吡嗪酰胺片在中国健康受试者中的生物等效性研究  

作　　者：叶丽冰 姚冲[2] 陈莹蓉[1] 童陆媛 杨涛 鲁潇 徐敏[1] 金秋月[1] 杨水新[1] YE Li-bing;YAO Chong;CHEN Ying-rong;TONG Lu-yuan;YANG Tao;LU Xiao;XU Min;JIN Qiu-yue;YANG Shui-xin(Clinical Trial Center,Department of Pharmacy,Huzhou Central Hospital,Huzhou 313000,Zhejiang Province,China;Department of Scientific Research,Huzhou Central Hospital,Huzhou 313000,Zhejiang Province,China;Department of Infectious Disease,Huzhou Central Hospital,Huzhou 313000,Zhejiang Province,China;Zhejiang SUKEAN Pharmaceutical Co.,Ltd.Hangzhou 310000,2Zhejiang Province,China)

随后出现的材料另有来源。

`config.mk`:
```
export PLATFORM = sky130hd
export DESIGN_NAME = drf_seq
export DESIGN_NICKNAME = d
export VERILOG_FILES = /design/src/rtl/drf_pkg.sv /design/src/rtl/drf_tick_gen.sv /design/src/rtl/drf_backlog.sv /design/src/rtl/drf_ctrl.sv /design/src/rtl/drf_seq.sv
export SDC_FILE = /design/constraint.sdc
export NUM_CORES = 1
export LEC_CHECK = 0
export CAP_MARGIN = 10
export CORE_ASPECT_RATIO = 1.4
export CORE_UTILIZATION = 50
export CTS_CLUSTER_SIZE = 10
export DETAILED_ROUTE_END_ITERATION = 7
export GPL_ROUTABILITY_DRIVEN = 0
export GPL_TIMING_DRIVEN = 0
export PLACE_DENSITY = 0.67
export SLEW_MARGIN = 25
export SYNTH_ARGS = -nofsm -noshare
export SYNTH_HDL_FRONTEND = slang
export SYNTH_SLANG_ARGS = --single-unit
```
`constraint.sdc`:
```
create_clock -name clk_i -period 5 [get_ports clk_i]
set_clock_uncertainty 0.15 [all_clocks]
set_input_delay 0.5 -clock clk_i [delete_from_list [all_inputs] [get_ports clk_i]]
set_output_delay 0.5 -clock clk_i [all_outputs]
set_load 0.01 [all_outputs]
```
`src/rtl/drf_pkg.sv`:
```
package drf_pkg;
  typedef enum logic [3:0] {
    ST_PWR, ST_IDLE, ST_REQ, ST_CPRE, ST_CLEAD, ST_RASL, ST_RPRE, ST_SR, ST_SRX
  } drf_state_e;

  typedef enum logic [1:0] {M_INIT, M_REF, M_SR} drf_mode_e;

  function automatic int unsigned drf_max(input int unsigned a, input int unsigned b);
    return (a > b) ? a : b;
  endfunction
endpackage

```
`src/rtl/drf_tick_gen.sv`:
```
module drf_tick_gen #(
  parameter int unsigned REF_INTERVAL = 1560
) (
  input  logic clk_i,
  input  logic rst_ni,
  input  logic en_i,
  output logic tick_o
);
  localparam int unsigned TW = $clog2(REF_INTERVAL + 1);
  logic [TW-1:0] cnt_q;

  assign tick_o = en_i && (cnt_q == TW'(REF_INTERVAL - 1));

  always_ff @(posedge clk_i or negedge rst_ni) begin
    if (!rst_ni)     cnt_q <= '0;
    else if (!en_i)  cnt_q <= '0;   // restart phase whenever disabled
    else if (tick_o) cnt_q <= '0;
    else             cnt_q <= cnt_q + 1'b1;
  end
endmodule

```
`src/rtl/drf_backlog.sv`:
```
module drf_backlog #(
  parameter int unsigned BACKLOG_MAX = 15,
  parameter int unsigned URGENT_TH   = 8
) (
  input  logic clk_i,
  input  logic rst_ni,
  input  logic tick_i,
  input  logic done_i,
  input  logic clr_i,
  output logic pend_o,
  output logic urgent_o
);
  localparam int unsigned BW = $clog2(BACKLOG_MAX + 1);
  logic [BW-1:0] cnt_q;

  assign pend_o   = (cnt_q != '0);
  assign urgent_o = (cnt_q >= BW'(URGENT_TH));

  always_ff @(posedge clk_i or negedge rst_ni) begin
    if (!rst_ni)    cnt_q <= '0;
    else if (clr_i) cnt_q <= '0;
    else begin
      unique case ({tick_i, done_i})
        2'b10:   if (cnt_q != BW'(BACKLOG_MAX)) cnt_q <= cnt_q + 1'b1;
        2'b01:   if (cnt_q != '0) cnt_q <= cnt_q - 1'b1;
        default: cnt_q <= cnt_q;
      endcase
    end
  end
endmodule

```
`src/rtl/drf_ctrl.sv`:
```
module drf_ctrl
  import drf_pkg::*;
#(
  parameter int unsigned PWRUP_CYC = 20000,
  parameter int unsigned INIT_CYC  = 8,
  parameter int unsigned CAS_PRE   = 1,
  parameter int unsigned CAS_LEAD  = 1,
  parameter int unsigned RAS_LOW   = 3,
  parameter int unsigned RAS_PRE   = 2,
  parameter int unsigned SR_MIN    = 10000,
  parameter int unsigned SR_PRE    = 5
) (
  input  logic clk_i,
  input  logic rst_ni,
  input  logic gnt_i,
  input  logic sr_enter_i,
  input  logic sr_exit_i,
  input  logic pend_i,
  output logic req_o,
  output logic ras_n_o,
  output logic cas_n_o,
  output logic init_done_o,
  output logic in_sr_o,
  output logic ref_done_o,
  output logic tick_en_o
);
  localparam int unsigned LONGEST = drf_max(drf_max(PWRUP_CYC, SR_MIN),
                                    drf_max(drf_max(CAS_PRE, CAS_LEAD),
                                    drf_max(drf_max(RAS_LOW, RAS_PRE), SR_PRE)));
  localparam int unsigned CW = $clog2(LONGEST + 1);
  localparam int unsigned IW = $clog2(INIT_CYC + 1);

  drf_state_e    state_q;
  drf_mode_e     mode_q;
  logic [CW-1:0] cnt_q;
  logic [IW-1:0] init_q;
  logic          done_q, sr_req_q, sr_exit_q;
  logic          cnt_zero;

  assign cnt_zero = (cnt_q == '0);

  always_ff @(posedge clk_i or negedge rst_ni) begin
    if (!rst_ni) begin
      state_q   <= ST_PWR;
      mode_q    <= M_INIT;
      cnt_q     <= CW'(PWRUP_CYC - 1);
      init_q    <= '0;
      done_q    <= 1'b0;
      sr_req_q  <= 1'b0;
      sr_exit_q <= 1'b0;
    end else begin
      if (sr_enter_i && done_q && state_q != ST_SR && state_q != ST_SRX) sr_req_q <= 1'b1;
      if (sr_exit_i && state_q == ST_SR) sr_exit_q <= 1'b1;
      unique case (state_q)
        ST_PWR:  if (cnt_zero) state_q <= ST_REQ; else cnt_q <= cnt_q - 1'b1;
        ST_IDLE: begin
          if (sr_req_q) begin
            mode_q <= M_SR;  state_q <= ST_REQ;
          end else if (pend_i) begin
            mode_q <= M_REF; state_q <= ST_REQ;
          end
        end
        ST_REQ: if (gnt_i) begin
          state_q <= ST_CPRE; cnt_q <= CW'(CAS_PRE - 1);
        end
        ST_CPRE: if (cnt_zero) begin
          state_q <= ST_CLEAD; cnt_q <= CW'(CAS_LEAD - 1);
        end else cnt_q <= cnt_q - 1'b1;
        ST_CLEAD: if (cnt_zero) begin
          if (mode_q == M_SR) begin
            state_q <= ST_SR; cnt_q <= CW'(SR_MIN - 1); sr_req_q <= 1'b0;
          end else begin
            state_q <= ST_RASL; cnt_q <= CW'(RAS_LOW - 1);
          end
        end else cnt_q <= cnt_q - 1'b1;
        ST_RASL: if (cnt_zero) begin
          state_q <= ST_RPRE; cnt_q <= CW'(RAS_PRE - 1);
        end else cnt_q <= cnt_q - 1'b1;
        ST_RPRE: if (cnt_zero) begin
          if (mode_q == M_INIT && init_q != IW'(INIT_CYC - 1)) begin
            init_q <= init_q + 1'b1; state_q <= ST_REQ;
          end else begin
            if (mode_q == M_INIT) done_q <= 1'b1;
            state_q <= ST_IDLE;
          end
        end else cnt_q <= cnt_q - 1'b1;
        ST_SR: if (!cnt_zero) cnt_q <= cnt_q - 1'b1;
               else if (sr_exit_q) begin
                 state_q <= ST_SRX; cnt_q <= CW'(SR_PRE - 1); sr_exit_q <= 1'b0;
               end
        ST_SRX: if (cnt_zero) state_q <= ST_IDLE; else cnt_q <= cnt_q - 1'b1;
        default: state_q <= ST_IDLE;
      endcase
    end
  end

  assign req_o       = (state_q != ST_PWR) && (state_q != ST_IDLE);
  assign ras_n_o     = !(state_q == ST_RASL || state_q == ST_SR);
  assign cas_n_o     = !(state_q == ST_CLEAD || state_q == ST_RASL || state_q == ST_SR);
  assign init_done_o = done_q;
  assign in_sr_o     = (state_q == ST_SR);
  assign ref_done_o  = (state_q == ST_RPRE) && cnt_zero && (mode_q == M_REF);
  assign tick_en_o   = done_q && state_q != ST_SR && state_q != ST_SRX;
endmodule

```
`src/rtl/drf_seq.sv`:
```
module drf_seq #(
  parameter int unsigned PWRUP_CYC    = 20000,
  parameter int unsigned INIT_CYC     = 8,
  parameter int unsigned CAS_PRE      = 1,
  parameter int unsigned CAS_LEAD     = 1,
  parameter int unsigned RAS_LOW      = 3,
  parameter int unsigned RAS_PRE      = 2,
  parameter int unsigned REF_INTERVAL = 1560,
  parameter int unsigned BACKLOG_MAX  = 15,
  parameter int unsigned URGENT_TH    = 8,
  parameter int unsigned SR_MIN       = 10000,
  parameter int unsigned SR_PRE       = 5
) (
  input  logic clk_i,
  input  logic rst_ni,
  input  logic gnt_i,
  input  logic sr_enter_i,
  input  logic sr_exit_i,
  output logic req_o,
  output logic ras_n_o,
  output logic cas_n_o,
  output logic init_done_o,
  output logic in_sr_o,
  output logic urgent_o
);
  logic tick, tick_en, pend, ref_done;

  drf_tick_gen #(.REF_INTERVAL(REF_INTERVAL)) u_tick (
    .clk_i, .rst_ni, .en_i(tick_en), .tick_o(tick)
  );

  drf_backlog #(.BACKLOG_MAX(BACKLOG_MAX), .URGENT_TH(URGENT_TH)) u_backlog (
    .clk_i, .rst_ni, .tick_i(tick), .done_i(ref_done), .clr_i(in_sr_o),
    .pend_o(pend), .urgent_o
  );

  drf_ctrl #(
    .PWRUP_CYC(PWRUP_CYC), .INIT_CYC(INIT_CYC), .CAS_PRE(CAS_PRE), .CAS_LEAD(CAS_LEAD),
    .RAS_LOW(RAS_LOW), .RAS_PRE(RAS_PRE), .SR_MIN(SR_MIN), .SR_PRE(SR_PRE)
  ) u_ctrl (
    .clk_i, .rst_ni, .gnt_i, .sr_enter_i, .sr_exit_i, .pend_i(pend),
    .req_o, .ras_n_o, .cas_n_o, .init_done_o, .in_sr_o,
    .ref_done_o(ref_done), .tick_en_o(tick_en)
  );
endmodule

```
==> summary.txt, run 1 <==
Endpoints failing setup: 0
Slowest cell on crit path: dfstp_2
Kind of critical path: register to register
Max clock buf depth: 2
Commonest cells after routing, fill and taps aside: nor2_1 (37), dfrtp_1 (34), nand2_1 (20), a21oi_1 (20), o21ai_0 (19)
Maximum fanout along the worst path: 10
Sinks on Clock Net: 43
Drt via density: 5.85
First-pass GRT wire length: 10400 µm
CTS Buf Count: 5
DR vias: 2253
Fin crit period: 3.72 ns
Most frequent CP cell: ha_1
Synth warn: 0
WL per Instance: 15.5 µm
Power per cell area: 211 nW/µm²
Lkg Pwr: 1.30 nW
Worst path required time: 5.04 ns
CP Capture Type: register
Count of flip-flops with a built-in enable after synthesis: 0
Fmax: 269 MHz
Final period util: 0.744
R2r setup slk: 1.28 ns
I/O Buffers: 10
Post-route insts no fill: 385
Syn nets: 314
Final hold vios: 0
Final setup TNS: 0 ns
Largest delay share family, worst path: simple AND/OR/NAND/NOR gates
Worst VDD drop: 0.175 mV
Synth Cell Area: 2720 µm²
Status: finished, final reports clean
Die ar.: 5740 µm²
Hold Crit Class: primary input to asynchronous set/reset pin
Hold_buf cts: 0
Critical path depth: 16
RSZ-0062 raised after global routing: no
Fin. max-slew vios: 0
Max-slew headroom: 0.548
Share of cells above drive strength 1: 0.107
Clock slew at reported path FFs: 0.09 ns
Io pins: 11
Mean post-synth cell area: 9.06 µm²
Commonest non-fill, non-tap cell in the layout: nor2_1
Area contributors post-synth: dfrtp_1 (31%), dfstp_2 (8.7%), nor2_1 (5.1%), ha_1 (4.1%), a21oi_1 (3.7%)
Detailed Place HPWL: 4440 µm
Fillers: 480
Clock Latency Late Sink: 0.30 ns
Drt total wl: 5980 µm
Pin count of the biggest net entering global routing: 23
Worst setup SP type: register
Worst EP arrival: 3.76 ns
Worst-Margin Slew: 0.671 ns
Final Cell Area: 3040 µm²
Fraction of registers with async set/reset: 1.00
Initial antenna violation count: 0
Post-synth top area share: 0.313
DIE HEIGHT: 89.2 µm
CP peak stage delay: 0.38 ns
Worst Path Buf+Inv: 3
CTS tree: built
Sequential element share of the synthesized area: 0.400
Hold_ws: 0.0187 ns
Post-Place Cells: 377
Root Buffer: clkbuf_8
GRT Total Usage: 0.235
Global route total overflow: 0
Area post-placement: 2920 µm²
ANT nets after route: 0
Worst R2R Path Depth: 16
Main synth FF type: dfrtp_1
Post-CTS Setup Repair Bufs: 0
Die W: 64.3 µm
Residual DRC count: 0
Core area: 5200 µm²
Antenna diodes: 0
First-iteration detailed-routing DRC count: 102
Initial Util: 0.523
Seq cells post-synth: 43
# rows: 31
Max-cap violation count: 0
Largest area contributor in the netlist: dfrtp_1
1st-pass router iterations: 4
Vias in the first global route: 2185
Layout net count: 332
PostCTS Resize Cnt: 0
Synth cell types: 54
Cells along the critical path: inv_1 > ha_1 > nor3b_1 > nand4b_4 > clkbuf_1 > nor3_1 > nand3b_1 > inv_1 > ha_1 > ha_1 > and3_1 > o21ai_0 > o21ai_0 > a211oi_1 > xnor2_1 > nor2_1
Area delta synth->final: 11.8%
Max H-tree Level: 2
Post-synthesis cell count: 300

机构地区：[1]湖州市中心医院药学部临床试验中心,浙江湖州313000 [2]湖州市中心医院科研部,浙江湖州313000 [3]湖州市中心医院感染科,浙江湖州313000 [4]浙江苏可安药业有限公司,浙江杭州310000

出　　处：《中国临床药理学杂志》2024年第15期2236-2240,共5页The Chinese Journal of Clinical Pharmacology

基　　金：湖州市科技计划公益性应用研究基金资助项目(2021GZ71)。

摘　　要：目的评价2种吡嗪酰胺片在中国健康受试者中的生物等效性及安全性。方法用开放、随机、单剂量、两序列、两周期、双交叉试验设计,48例受试者(空腹、餐后试验各24例)每周期单次口服吡嗪酰胺片受试制剂或参比制剂0.5 g。用液相色谱串联质谱法测定血浆中吡嗪酰胺的浓度,用WinNonlin v8.2软件计算药代动力学参数,用SAS 9.4软件进行生物等效性评价。结果在空腹试验中,吡嗪酰胺片受试制剂和参比制剂的C_(max)分别为(13.28±2.82)和(12.88±4.49)μg·mL^(-1),AUC_(0-t)分别为(139.17±26.58)和(138.63±28.92)h·μg·mL^(-1),AUC_(0-∞)分别为(148.96±33.65)和(148.71±36.97)h·μg·mL^(-1)。在餐后试验中,吡嗪酰胺片受试制剂和参比制剂的C_(max)分别为(11.89±1.96)和(11.99±1.92)μg·mL^(-1),AUC_(0-t)分别为(138.22±37.21)和(141.68±25.80)h·μg·mL^(-1),AUC_(0-∞)分别为(152.20±32.41)和(151.04±28.05)h·μg·mL^(-1)。在空腹和餐后条件下,C_(max)、AUC_(0-t)、AUC_(0-∞)的几何均值比的90%置信区间均落于80.00%~125.00%。空腹试验中,受试制剂和参比制剂不良事件发生率均为16.70%;在餐后试验中,受试制剂和参比制剂不良事件发生率均为8.30%。所有不良事件的严重程度均为轻度。结论吡嗪酰胺片受试制剂和参比制剂在健康受试者空腹和餐后状态下均具有生物等效性,且安全性良好。Objective To evaluate the bioequivalence and safety of two pyrazinamide tablets in healthy Chinese subjects.Methods An open,randomized,single-dose,two-sequence,two-cycle,double-cross trial design was used.All 48 healthy subjects(24 in fasting and 24 in fed trial)were randomized to receive a single oral dose of a 0.5 g pyrazinamide tablet(test or reference)per cycle.The plasma concentration of the drug was determined by liquid chromatography coupled to tandem mass spectrometry method.The pharmacokinetic parameters were calculated by WinNonlin v8.2,and the bioequivalence was evaluated by SAS 9.4.Results In the fasting group,the C_(max) of the test and reference preparation of pyrazinamide tablets were(13.28±2.82)and(12.88±4.49)μg·mL^(-1),the AUC0-t were(139.17±26.58)and(138.63±28.92)h·μg·mL^(-1),the AUC_(0-∞)were(148.96±33.65)and(148.71±36.97)h·μg·mL^(-1) respectively.In the fed group,the C_(max) of the test and reference preparation of pyrazinamide tablets were(11.89±1.96)and(11.99±1.92)μg·mL^(-1),the AUC0-t were(138.22±37.21)and(141.68±25.80)h·μg·mL^(-1),the AUC_(0-∞)were(152.20±32.41)and(151.04±28.05)h·μg·mL^(-1),respectively.The 90% confidence intervals of C_(max),AUC_(0-t) and AUC_(0-∞)geometric mean ratios of the test and reference preparation were all within 80.00% to 125.00%.The incidence of adverse events was 16.70% for both the test and reference preparation in the fasting group and 8.30% for both the test and reference preparation in the fed group,all of which were mild in severity.Conclusion The test and reference preparation of pyrazinamide tablets were bioequivalent,safe and well tolerated in healthy Chinese subjects under fasting and fed conditions.

关 键 词：吡嗪酰胺片 药代动力学 生物等效性 液相色谱串联质谱法 

分 类 号：R978.3[医药卫生—药品]